[Dataset entries]
********

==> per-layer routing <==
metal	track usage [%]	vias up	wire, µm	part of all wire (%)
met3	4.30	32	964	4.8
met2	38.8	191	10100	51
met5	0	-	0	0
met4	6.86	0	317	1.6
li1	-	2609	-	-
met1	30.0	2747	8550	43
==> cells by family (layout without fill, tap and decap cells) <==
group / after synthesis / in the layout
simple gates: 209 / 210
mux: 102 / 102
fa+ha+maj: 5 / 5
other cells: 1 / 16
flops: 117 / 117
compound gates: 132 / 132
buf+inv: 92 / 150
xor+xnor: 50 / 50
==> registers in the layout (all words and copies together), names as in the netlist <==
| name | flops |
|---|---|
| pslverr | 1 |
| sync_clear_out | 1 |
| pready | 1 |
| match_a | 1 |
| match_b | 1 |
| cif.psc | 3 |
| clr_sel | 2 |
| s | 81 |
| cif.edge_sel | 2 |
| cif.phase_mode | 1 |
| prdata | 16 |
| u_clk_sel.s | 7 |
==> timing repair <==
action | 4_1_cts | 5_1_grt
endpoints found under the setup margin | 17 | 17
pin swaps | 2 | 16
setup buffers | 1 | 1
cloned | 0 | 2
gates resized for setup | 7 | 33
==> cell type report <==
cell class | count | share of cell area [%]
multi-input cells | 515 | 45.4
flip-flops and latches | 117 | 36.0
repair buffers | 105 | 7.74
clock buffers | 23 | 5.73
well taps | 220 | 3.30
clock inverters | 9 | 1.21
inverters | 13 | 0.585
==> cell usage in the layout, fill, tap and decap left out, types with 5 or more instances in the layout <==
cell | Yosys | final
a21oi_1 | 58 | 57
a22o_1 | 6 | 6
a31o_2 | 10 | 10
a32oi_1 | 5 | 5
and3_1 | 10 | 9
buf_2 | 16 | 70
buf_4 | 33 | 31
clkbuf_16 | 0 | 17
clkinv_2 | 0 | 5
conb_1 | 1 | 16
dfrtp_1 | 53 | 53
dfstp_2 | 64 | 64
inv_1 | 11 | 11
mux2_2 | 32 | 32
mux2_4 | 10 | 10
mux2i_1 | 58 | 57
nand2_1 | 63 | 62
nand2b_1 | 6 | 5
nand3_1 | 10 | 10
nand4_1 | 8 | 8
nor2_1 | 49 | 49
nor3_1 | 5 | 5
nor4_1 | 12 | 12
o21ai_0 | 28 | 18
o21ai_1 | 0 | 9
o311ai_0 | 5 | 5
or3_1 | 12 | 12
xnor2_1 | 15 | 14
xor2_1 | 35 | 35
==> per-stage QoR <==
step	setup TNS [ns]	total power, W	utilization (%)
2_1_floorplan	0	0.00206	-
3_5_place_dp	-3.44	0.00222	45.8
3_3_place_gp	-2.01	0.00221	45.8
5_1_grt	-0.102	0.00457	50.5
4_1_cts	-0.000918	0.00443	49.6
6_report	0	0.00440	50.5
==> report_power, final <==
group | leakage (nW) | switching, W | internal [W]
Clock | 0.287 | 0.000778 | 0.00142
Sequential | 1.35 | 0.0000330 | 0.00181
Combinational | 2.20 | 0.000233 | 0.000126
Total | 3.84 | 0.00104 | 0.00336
==> src/rtl/status_indicator_output_control.sv <==
// How it works
// aux output polarity bit 14: 0 active low, 1 active high; reset 1 or strap.
// aux force enable bit 12 drives aux output with value bit 13.
// output two polarity bit 10: 0 active low, 1 active high; reset 1 or strap.
// output two force enable bit 8 drives it with value bit 9.
// output one polarity bit 6: 0 active low, 1 active high; reset 1 or strap.
// output one force enable bit 4 drives it with value bit 5.
// output zero polarity bit 2: 0 active low, 1 active high; reset 1 or strap.
// output zero force enable bit 0 drives it with value bit 1.
// blink rate field: 50, 100, 200 or 500 ms period; resets to 10b.
// stretch bypass bit shows events unstretched; reset 0 stretches them.
// four-bit source select per output; aux uses output zero encoding.
// code b shows copper link, blinking at blink rate on activity.
// polarity applies to normal and forced level; events held one blink period.
// reserved bits read zero; writes to them ignored.
`timescale 1ns/1ns
`include "indicator_params.svh"

module status_indicator_output_control
    import indicator_pkg::*;
#(
    parameter int MS_CYCLES = `MS_CYCLES
)
(
    // clock and reset
    input wire logic clock_i,
    input wire logic rst_i,
    // register port
    input wire logic [4:0] addr_i,
    input wire logic [15:0] wdata_i,
    input wire logic wr_i,
    input wire logic rd_i,
    output logic [15:0] rdata_o,
    // polarity straps: zero, one, two, aux
    input wire logic [3:0] strap_polarity_i,
    // status from the link core
    input wire logic link_up_i,
    input wire logic copper_i,
    input wire logic speed_1000_i,
    input wire logic speed_100_i,
    input wire logic speed_10_i,
    input wire logic full_duplex_i,
    input wire logic tx_active_i,
    input wire logic rx_active_i,
    input wire logic collision_i,
    input wire logic tx_error_i,
    input wire logic rx_error_i,
    // indicator pins
    output logic indicator_zero_out_o,
    output logic indicator_one_out_o,
    output logic indicator_two_out_o,
    output logic aux_indicator_out_o
);

    ctl_s q;
    ctl_s d;
    ms_count_t period_ms;
    logic [5:0] events;
    logic [5:0] held;

    // blink period from the rate field
    always_comb begin
        case (q.cfg3[1:0])
            2'h0: period_ms = `BLINK_MS_20HZ;
            2'h1: period_ms = `BLINK_MS_10HZ;
            2'h2: period_ms = `BLINK_MS_5HZ;
            default: period_ms = `BLINK_MS_2HZ;
        endcase
    end

    // event stretching
    assign events = {rx_error_i, rx_error_i | tx_error_i, collision_i,
                     rx_active_i, tx_active_i, rx_active_i | tx_active_i};

    genvar gi;
    generate
        for (gi = 0; gi < 6; gi++) begin : g_stretch
            event_stretcher u_stretch (
                .clock_i(clock_i),
                .rst_i(rst_i),
                .event_i(events[gi]),
                .ms_tick_i(q.ms_tick),
                .hold_ms_i(period_ms),
                .bypass_i(q.cfg3[`BYPASS_BIT]),
                .level_o(held[gi])
            );
        end
    endgenerate

    // normal level for a source code
    function automatic logic source_level(input logic [3:0] code, input logic [5:0] ev, input logic blink);
        logic lvl;
        lvl = 1'b0;
        case (code)
            `SRC_LINK: lvl = link_up_i;
            `SRC_ACT: lvl = ev[0];
            `SRC_TX: lvl = ev[1];
            `SRC_RX: lvl = ev[2];
            `SRC_COL: lvl = ev[3];
            `SRC_1000: lvl = link_up_i & speed_1000_i;
            `SRC_100: lvl = link_up_i & speed_100_i;
            `SRC_10: lvl = link_up_i & speed_10_i;
            `SRC_10_100: lvl = link_up_i & (speed_10_i | speed_100_i);
            `SRC_100_1000: lvl = link_up_i & (speed_100_i | speed_1000_i);
            `SRC_FDX: lvl = full_duplex_i;
            `SRC_LINK_BLINK: lvl = link_up_i & copper_i & ~(ev[0] & blink);
            `SRC_ERR: lvl = ev[4];
            `SRC_RX_ERR: lvl = ev[5];
            default: lvl = 1'b0;
        endcase
        return lvl;
    endfunction

    always_comb begin
        logic [3:0] nib;
        logic lvl;
        d = q;
        nib = 4'h0;
        lvl = 1'b0;

        // strap sampling after reset release
        d.strap_s1 = strap_polarity_i;
        d.strap_s2 = q.strap_s1;
        if (q.strap_cnt != 2'h3) begin
            d.strap_cnt = q.strap_cnt + 2'h1;
        end
        if (q.strap_cnt == 2'h2) begin
            for (int i = 0; i < 4; i++) begin
                d.cfg2[4 * i + `POLARITY_BIT] = q.strap_s2[i];
            end
        end

        // register writes
        if (wr_i) begin
            case (addr_i)
                `ADDR_SOURCE_SEL: d.sel = wdata_i;
                `ADDR_POL_OVERRIDE: d.cfg2 = wdata_i & `POL_OVERRIDE_WMASK;
                `ADDR_BLINK_STRETCH: d.cfg3 = wdata_i[2:0];
                default: d.sel = q.sel;
            endcase
        end

        // register reads, data valid the next cycle only
        d.rdata = 16'h0000;
        if (rd_i) begin
            case (addr_i)
                `ADDR_SOURCE_SEL: d.rdata = q.sel;
                `ADDR_POL_OVERRIDE: d.rdata = q.cfg2 & `POL_OVERRIDE_WMASK;
                `ADDR_BLINK_STRETCH: d.rdata = {13'h0000, q.cfg3};
                default: d.rdata = 16'h0000;
            endcase
        end

        // millisecond tick
        d.ms_tick = 1'b0;
        if (q.ms_cnt == 14'(MS_CYCLES - 1)) begin
            d.ms_cnt = 14'h0000;
            d.ms_tick = 1'b1;
        end else begin
            d.ms_cnt = q.ms_cnt + 14'h0001;
        end

        // blink phase toggles each half period
        if (q.ms_tick) begin
            if (q.blink_cnt >= (period_ms >> 1) - 10'h001) begin
                d.blink_cnt = 10'h000;
                d.blink = ~q.blink;
            end else begin
                d.blink_cnt = q.blink_cnt + 10'h001;
            end
        end

        // pin levels: force overrides source, polarity applies to both
        for (int i = 0; i < 4; i++) begin
            nib = q.cfg2[4 * i +: 4];
            lvl = source_level(q.sel[4 * (i == 3 ? 3 : i) +: 4], held, q.blink);
            if (nib[`FORCE_EN_BIT]) begin
                lvl = nib[`FORCE_VAL_BIT];
            end
            d.pins[i] = lvl ~^ nib[`POLARITY_BIT];
        end
    end

    always_ff @(posedge clock_i or posedge rst_i) begin
        if (rst_i) begin
            q <= '0;
            q.sel <= `SOURCE_SEL_RESET;
            q.cfg2 <= `POL_OVERRIDE_RESET;
            q.cfg3 <= `BLINK_STRETCH_RESET;
        end else begin
            q <= d;
        end
    end

    assign rdata_o = q.rdata;
    assign indicator_zero_out_o = q.pins[0];
    assign indicator_one_out_o = q.pins[1];
    assign indicator_two_out_o = q.pins[2];
    assign aux_indicator_out_o = q.pins[3];

    // checks
    a_aux_force: assert property (@(posedge clock_i) disable iff (rst_i)
        q.cfg2[12] |=> aux_indicator_out_o == ($past(q.cfg2[13]) ~^ $past(q.cfg2[14])))
        else $error("aux force value not driven");

    a_two_force: assert property (@(posedge clock_i) disable iff (rst_i)
        q.cfg2[8] |=> indicator_two_out_o == ($past(q.cfg2[9]) ~^ $past(q.cfg2[10])))
        else $error("output two force value not driven");

    a_one_force: assert property (@(posedge clock_i) disable iff (rst_i)
        q.cfg2[4] |=> indicator_one_out_o == ($past(q.cfg2[5]) ~^ $past(q.cfg2[6])))
        else $error("output one force value not driven");

    a_zero_force: assert property (@(posedge clock_i) disable iff (rst_i)
        q.cfg2[0] |=> indicator_zero_out_o == ($past(q.cfg2[1]) ~^ $past(q.cfg2[2])))
        else $error("output zero force value not driven");

    a_zero_polarity: assert property (@(posedge clock_i) disable iff (rst_i)
        (!q.cfg2[0] && q.sel[3:0] == `SRC_LINK)
        |=> indicator_zero_out_o == ($past(link_up_i) ~^ $past(q.cfg2[2])))
        else $error("output zero polarity wrong");

    a_one_polarity: assert property (@(posedge clock_i) disable iff (rst_i)
        (!q.cfg2[4] && q.sel[7:4] == `SRC_LINK)
        |=> indicator_one_out_o == ($past(link_up_i) ~^ $past(q.cfg2[6])))
        else $error("output one polarity wrong");

    a_two_polarity: assert property (@(posedge clock_i) disable iff (rst_i)
        (!q.cfg2[8] && q.sel[11:8] == `SRC_FDX)
        |=> indicator_two_out_o == ($past(full_duplex_i) ~^ $past(q.cfg2[10])))
        else $error("output two polarity wrong");

    a_aux_polarity: assert property (@(posedge clock_i) disable iff (rst_i)
        (!q.cfg2[12] && q.sel[15:12] == `SRC_100)
        |=> aux_indicator_out_o == ($past(link_up_i & speed_100_i) ~^ $past(q.cfg2[14])))
        else $error("aux polarity wrong");

    a_blink_half: assert property (@(posedge clock_i) disable iff (rst_i)
        $changed(q.blink) |-> $past(q.ms_tick) && $past(q.blink_cnt) >= ($past(period_ms) >> 1) - 10'h001)
        else $error("blink toggled off its half period");

    a_bypass_direct: assert property (@(posedge clock_i) disable iff (rst_i)
        q.cfg3[2] |=> held[3] == $past(collision_i))
        else $error("bypassed event was stretched");

    a_reserved_zero: assert property (@(posedge clock_i) disable iff (rst_i)
        (rd_i && addr_i == `ADDR_POL_OVERRIDE) |=> (rdata_o & 16'h8888) == 16'h0000)
        else $error("reserved bits read nonzero");

endmodule // status_indicator_output_control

********

▶ Work instruction: All that should be written out is the stretch of lines above between the one holding "compound gates: 132 / 132" and the one holding "clock inverters | 9 | 1.21", inclusive, exactly as given.

▶ Output of the exercise:
compound gates: 132 / 132
buf+inv: 92 / 150
xor+xnor: 50 / 50
==> registers in the layout (all words and copies together), names as in the netlist <==
| name | flops |
|---|---|
| pslverr | 1 |
| sync_clear_out | 1 |
| pready | 1 |
| match_a | 1 |
| match_b | 1 |
| cif.psc | 3 |
| clr_sel | 2 |
| s | 81 |
| cif.edge_sel | 2 |
| cif.phase_mode | 1 |
| prdata | 16 |
| u_clk_sel.s | 7 |
==> timing repair <==
action | 4_1_cts | 5_1_grt
endpoints found under the setup margin | 17 | 17
pin swaps | 2 | 16
setup buffers | 1 | 1
cloned | 0 | 2
gates resized for setup | 7 | 33
==> cell type report <==
cell class | count | share of cell area [%]
multi-input cells | 515 | 45.4
flip-flops and latches | 117 | 36.0
repair buffers | 105 | 7.74
clock buffers | 23 | 5.73
well taps | 220 | 3.30
clock inverters | 9 | 1.21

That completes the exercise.